*** Opening of Data for review ***

Source: an optimization exercise on an open RTL-to-GDS flow (aim: a short achievable clock period and few clock cycles). Production flows keep margins and buffers that such runs may drop. Where RTL was checked, it was by simulation tests only, not by an equivalence proof against the original. No functional check of the RTL was part of runs 1 and 6. Power is estimated from default activity; no workload was simulated.

==> design/flow/design.v <==
module chk_crc_ctx (
    input  wire        clk,
    input  wire        rst,
    input  wire        in_valid,
    output wire        in_ready,
    input  wire [1:0]  in_op,
    input  wire [63:0] in_data,
    input  wire [3:0]  in_nbytes,
    input  wire        in_last,
    input  wire [5:0]  cfg_width_m1,
    input  wire        cfg_refin,
    input  wire        cfg_refout,
    input  wire        cfg_compare_en,
    input  wire [63:0] cfg_poly,
    input  wire [63:0] cfg_init,
    input  wire [63:0] cfg_xorout,
    input  wire [63:0] cfg_expect,
    output reg         res_valid,
    output reg  [63:0] res_value,
    output reg         res_mismatch,
    output reg         res_param_err,
    output reg  [31:0] res_bytes,
    output reg  [15:0] res_mismatches
);
    localparam OP_DATA  = 2'd0;
    localparam OP_INIT  = 2'd1;
    localparam OP_CLOSE = 2'd2;
    assign in_ready = 1'b1;
    reg        rst0;
    reg        v0;
    reg [1:0]  op0;
    reg [63:0] data0;
    reg [3:0]  nb0;
    reg        last0;
    reg [5:0]  wm10;
    reg        refin0, refout0, cmp0;
    reg [63:0] poly0, init0, xo0, ex0;
    always @(posedge clk) begin
        rst0   <= rst;
        v0     <= in_valid;
        op0    <= in_op;
        data0  <= in_data;
        nb0    <= in_nbytes;
        last0  <= in_last;
        wm10   <= cfg_width_m1;
        refin0 <= cfg_refin;
        refout0 <= cfg_refout;
        cmp0   <= cfg_compare_en;
        poly0  <= cfg_poly;
        init0  <= cfg_init;
        xo0    <= cfg_xorout;
        ex0    <= cfg_expect;
    end
    wire t0       = v0 && !rst0;
    wire t0_data  = t0 && (op0 == OP_DATA);
    wire t0_init  = t0 && (op0 == OP_INIT);
    wire t0_close = t0 && ((op0 == OP_CLOSE) || (op0 == OP_DATA && last0));
    reg trk_refin;
    always @(posedge clk) begin
        if (rst0)
            trk_refin <= 1'b0;
        else if (t0_init)
            trk_refin <= refin0;
    end
    wire [6:0]  c_width = {1'b0, wm10} + 7'd1;
    wire [63:0] c_over  = (c_width == 7'd64) ? 64'd0 : (~64'd0 << c_width);
    wire        c_bad   = (wm10 < 6'd7) || (|(poly0 & c_over)) ||
                          (|(init0 & c_over)) || (|(xo0 & c_over));
    wire [5:0]  c_shift = 6'd63 - wm10;
    wire [63:0] c_poly_al = poly0 << c_shift;
    wire [63:0] c_init_al = init0 << c_shift;
    reg [63:0] c_dbot;
    reg [8:0]  c_sel;
    reg [7:0]  c_byte;
    integer    b, bb;
    always @* begin
        c_dbot = 64'd0;
        for (b = 0; b < 8; b = b + 1) begin
            for (bb = 0; bb < 8; bb = bb + 1)
                c_byte[bb] = trk_refin ? data0[8*b + 7 - bb] : data0[8*b + bb];
            if (b < nb0)
                c_dbot = c_dbot | ({56'd0, c_byte} << (8 * (nb0 - 1 - b)));
        end
        c_sel = 9'd0;
        for (b = 0; b < 9; b = b + 1)
            c_sel[b] = (nb0 == b);
    end
    function [64:0] gpoly(input [63:0] p);
        integer n;
        begin
            gpoly[0] = 1'b1;
            for (n = 1; n <= 64; n = n + 1)
                gpoly[n] = p[64 - n];
        end
    endfunction
    reg [64:0] c_g;
    reg [15:0] c_a, c_an;
    integer    kk, jj, ii;
    always @* begin
        c_g = gpoly(c_poly_al);
        c_a = 16'd1;
        for (kk = 1; kk < 16; kk = kk * 2) begin
            c_an = 16'd0;
            for (jj = 0; jj < 2 * kk; jj = jj + 1)
                for (ii = 0; ii < kk; ii = ii + 1)
                    if (2 * ii <= jj)
                        c_an[jj] = c_an[jj] ^ (c_a[ii] & c_g[jj - 2 * ii]);
            c_a = c_an;
        end
    end
    reg        p1_v, p1_data, p1_init, p1_close, p1_refout, p1_cmp, p1_bad;
    reg [3:0]  p1_nb;
    reg [8:0]  p1_sel;
    reg [5:0]  p1_wm1;
    reg [63:0] p1_w64a, p1_poly, p1_xo, p1_ex;
    reg [15:0] p1_a;
    always @(posedge clk) begin
        if (rst0) p1_v <= 1'b0;
        else      p1_v <= t0;
        p1_data   <= t0_data;
        p1_init   <= t0_init;
        p1_close  <= t0_close;
        p1_refout <= refout0;
        p1_cmp    <= cmp0;
        p1_bad    <= c_bad;
        p1_nb     <= nb0;
        p1_sel    <= c_sel;
        p1_wm1    <= wm10;
        p1_w64a   <= (op0 == OP_INIT) ? c_init_al : c_dbot;
        p1_poly   <= c_poly_al;
        p1_xo     <= xo0;
        p1_ex     <= ex0;
        p1_a      <= c_a;
    end
    reg [64:0] d_g;
    reg [32:0] d_a;
    reg [64:0] d_an;
    always @* begin
        d_g = gpoly(p1_poly);
        d_a = 33'd0;
        for (jj = 0; jj < 32; jj = jj + 1)
            for (ii = 0; ii < 16; ii = ii + 1)
                if (2 * ii <= jj)
                    d_a[jj] = d_a[jj] ^ (p1_a[ii] & d_g[jj - 2 * ii]);
        for (ii = 0; ii <= 16; ii = ii + 1)
            d_a[32] = d_a[32] ^ (d_a[ii] & d_g[32 - 2 * ii]);
        d_an = 65'd0;
        for (jj = 0; jj <= 64; jj = jj + 1)
            for (ii = 0; ii <= 32; ii = ii + 1)
                if (2 * ii <= jj)
                    d_an[jj] = d_an[jj] ^ (d_a[ii] & d_g[jj - 2 * ii]);
    end
    reg [63:0] d_mu;
    always @* begin
        for (jj = 0; jj < 64; jj = jj + 1)
            d_mu[jj] = d_an[64 - jj];
    end
    reg        p2_v, p2_data, p2_init, p2_close, p2_refout, p2_cmp, p2_bad;
    reg [3:0]  p2_nb;
    reg [8:0]  p2_sel;
    reg [5:0]  p2_wm1;
    reg [63:0] p2_w64a, p2_poly, p2_xo, p2_ex, p2_mu;
    always @(posedge clk) begin
        if (rst0) p2_v <= 1'b0;
        else      p2_v <= p1_v;
        p2_data   <= p1_data;
        p2_init   <= p1_init;
        p2_close  <= p1_close;
        p2_refout <= p1_refout;
        p2_cmp    <= p1_cmp;
        p2_bad    <= p1_bad;
        p2_nb     <= p1_nb;
        p2_sel    <= p1_sel;
        p2_wm1    <= p1_wm1;
        p2_w64a   <= p1_w64a;
        p2_poly   <= p1_poly;
        p2_xo     <= p1_xo;
        p2_ex     <= p1_ex;
        p2_mu     <= d_mu;
    end
    wire        c_v      = p2_v;
    wire        q_data   = p2_data;
    wire        q_init   = p2_init;
    wire        q_close  = p2_close;
    wire        q_refout = p2_refout;
    wire        q_cmp    = p2_cmp;
    wire        q_bad    = p2_bad;
    wire [3:0]  q_nb     = p2_nb;
    wire [8:0]  q_sel    = p2_sel;
    wire [5:0]  q_wm1    = p2_wm1;
    wire [63:0] q_w64a   = p2_w64a;
    wire [63:0] q_poly   = p2_poly;
    wire [63:0] q_xo     = p2_xo;
    wire [63:0] q_ex     = p2_ex;
    wire [63:0] q_mu     = p2_mu;
    reg [5:0]  width_m1;
    reg        refout;
    reg        compare_en;
    reg [63:0] poly_al;
    reg [63:0] mu;
    reg [63:0] xorout;
    reg [63:0] expect_v;
    reg        param_err;
    reg [63:0] run_al;
    reg [30:0] bytes_cnt;
    reg        bytes_sat;
    reg [63:0] h, lo, q, hm, run_n, pm;
    integer    i, j;
    always @* begin
        h  = 64'd0;
        lo = 64'd0;
        for (i = 0; i <= 8; i = i + 1) begin
            if (q_sel[i]) begin
                h  = h  | ((i == 0) ? 64'd0 : (run_al >> (64 - 8*i)));
                lo = lo | ((i == 8) ? 64'd0 : (run_al << (8*i)));
            end
        end
        h = h ^ q_w64a;
        hm = 64'd0;
        for (j = 0; j < 64; j = j + 1)
            for (i = 0; i < 64; i = i + 1)
                if (i + j >= 64)
                    hm[i + j - 64] = hm[i + j - 64] ^ (h[i] & mu[j]);
        q = h ^ hm;
        pm = 64'd0;
        for (j = 0; j < 64; j = j + 1)
            for (i = 0; i < 64; i = i + 1)
                if (i + j < 64)
                    pm[i + j] = pm[i + j] ^ (q[i] & poly_al[j]);
        run_n = lo ^ pm;
    end
    wire [31:0] bytes_sum = {1'b0, bytes_cnt} + {28'd0, q_nb};
    reg  [30:0] bytes_n;
    reg         bytes_sat_n;
    always @* begin
        bytes_n     = bytes_cnt;
        bytes_sat_n = bytes_sat;
        if (!bytes_sat) begin
            if (bytes_sum >= 32'h7fff_ffff) begin
                bytes_n     = 31'h7fff_ffff;
                bytes_sat_n = 1'b1;
            end else begin
                bytes_n = bytes_sum[30:0];
            end
        end
    end
    wire c_init = c_v && q_init;
    wire c_data = c_v && q_data;
    wire c_cls  = c_v && q_close;
    wire [63:0] run_after   = (c_data && !param_err) ? run_n : run_al;
    wire [30:0] bytes_after = c_data ? bytes_n : bytes_cnt;
    wire        bsat_after  = c_data ? bytes_sat_n : bytes_sat;
    reg        x1_v;
    reg [63:0] x1_run;
    reg [5:0]  x1_wm1;
    reg        x1_refout, x1_cmp, x1_perr;
    reg [63:0] x1_xo, x1_ex;
    reg [31:0] x1_bytes;
    always @(posedge clk) begin
        if (rst0) begin
            width_m1   <= 6'd0;
            refout     <= 1'b0;
            compare_en <= 1'b0;
            poly_al    <= 64'd0;
            mu         <= 64'd0;
            xorout     <= 64'd0;
            expect_v   <= 64'd0;
            param_err  <= 1'b1;
            run_al     <= 64'd0;
            bytes_cnt  <= 31'd0;
            bytes_sat  <= 1'b0;
            x1_v       <= 1'b0;
        end else begin
            x1_v <= c_cls;
            if (c_init) begin
                width_m1   <= q_wm1;
                refout     <= q_refout;
                compare_en <= q_cmp;
                poly_al    <= q_poly;
                mu         <= q_mu;
                xorout     <= q_xo;
                expect_v   <= q_ex;
                param_err  <= q_bad;
                run_al     <= q_w64a;
                bytes_cnt  <= 31'd0;
                bytes_sat  <= 1'b0;
            end else begin
                run_al    <= run_after;
                bytes_cnt <= bytes_after;
                bytes_sat <= bsat_after;
            end
        end
        x1_run    <= run_after;
        x1_wm1    <= width_m1;
        x1_refout <= refout;
        x1_cmp    <= compare_en;
        x1_perr   <= param_err;
        x1_xo     <= xorout;
        x1_ex     <= expect_v;
        x1_bytes  <= {bsat_after, bytes_after};
    end
    reg [63:0] x1_rev;
    integer    k;
    always @* begin
        for (k = 0; k < 64; k = k + 1)
            x1_rev[k] = x1_run[63 - k];
    end
    wire [63:0] x1_value = x1_perr ? 64'd0 :
                           ((x1_refout ? x1_rev : (x1_run >> (6'd63 - x1_wm1))) ^ x1_xo);
    wire [63:0] x1_mask  = ~64'd0 >> (6'd63 - x1_wm1);
    reg  [14:0] mism_cnt;
    wire        x1_mm  = x1_cmp && !x1_perr && (((x1_value ^ x1_ex) & x1_mask) != 64'd0);
    wire        x1_inc = x1_mm && (mism_cnt != 15'h7fff);
    wire [14:0] mism_n = x1_inc ? mism_cnt + 15'd1 : mism_cnt;
    always @(posedge clk) begin
        if (rst0)
            mism_cnt <= 15'd0;
        else if (x1_v)
            mism_cnt <= mism_n;
        res_valid      <= x1_v && !rst0 && !rst;
        res_value      <= x1_value;
        res_mismatch   <= x1_mm;
        res_param_err  <= x1_perr;
        res_bytes      <= x1_bytes;
        res_mismatches <= {mism_n == 15'h7fff, mism_n};
    end
endmodule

*** Close of Data for review ***

=== Try it ===
Extract from the listing above the lines between the line containing "trk_refin <= refin0;" and the line containing "reg [15:0] c_a, c_an;", keeping both of those lines. Output nothing else.

=== Result ===
            trk_refin <= refin0;
    end
    wire [6:0]  c_width = {1'b0, wm10} + 7'd1;
    wire [63:0] c_over  = (c_width == 7'd64) ? 64'd0 : (~64'd0 << c_width);
    wire        c_bad   = (wm10 < 6'd7) || (|(poly0 & c_over)) ||
                          (|(init0 & c_over)) || (|(xo0 & c_over));
    wire [5:0]  c_shift = 6'd63 - wm10;
    wire [63:0] c_poly_al = poly0 << c_shift;
    wire [63:0] c_init_al = init0 << c_shift;
    reg [63:0] c_dbot;
    reg [8:0]  c_sel;
    reg [7:0]  c_byte;
    integer    b, bb;
    always @* begin
        c_dbot = 64'd0;
        for (b = 0; b < 8; b = b + 1) begin
            for (bb = 0; bb < 8; bb = bb + 1)
                c_byte[bb] = trk_refin ? data0[8*b + 7 - bb] : data0[8*b + bb];
            if (b < nb0)
                c_dbot = c_dbot | ({56'd0, c_byte} << (8 * (nb0 - 1 - b)));
        end
        c_sel = 9'd0;
        for (b = 0; b < 9; b = b + 1)
            c_sel[b] = (nb0 == b);
    end
    function [64:0] gpoly(input [63:0] p);
        integer n;
        begin
            gpoly[0] = 1'b1;
            for (n = 1; n <= 64; n = n + 1)
                gpoly[n] = p[64 - n];
        end
    endfunction
    reg [64:0] c_g;
    reg [15:0] c_a, c_an;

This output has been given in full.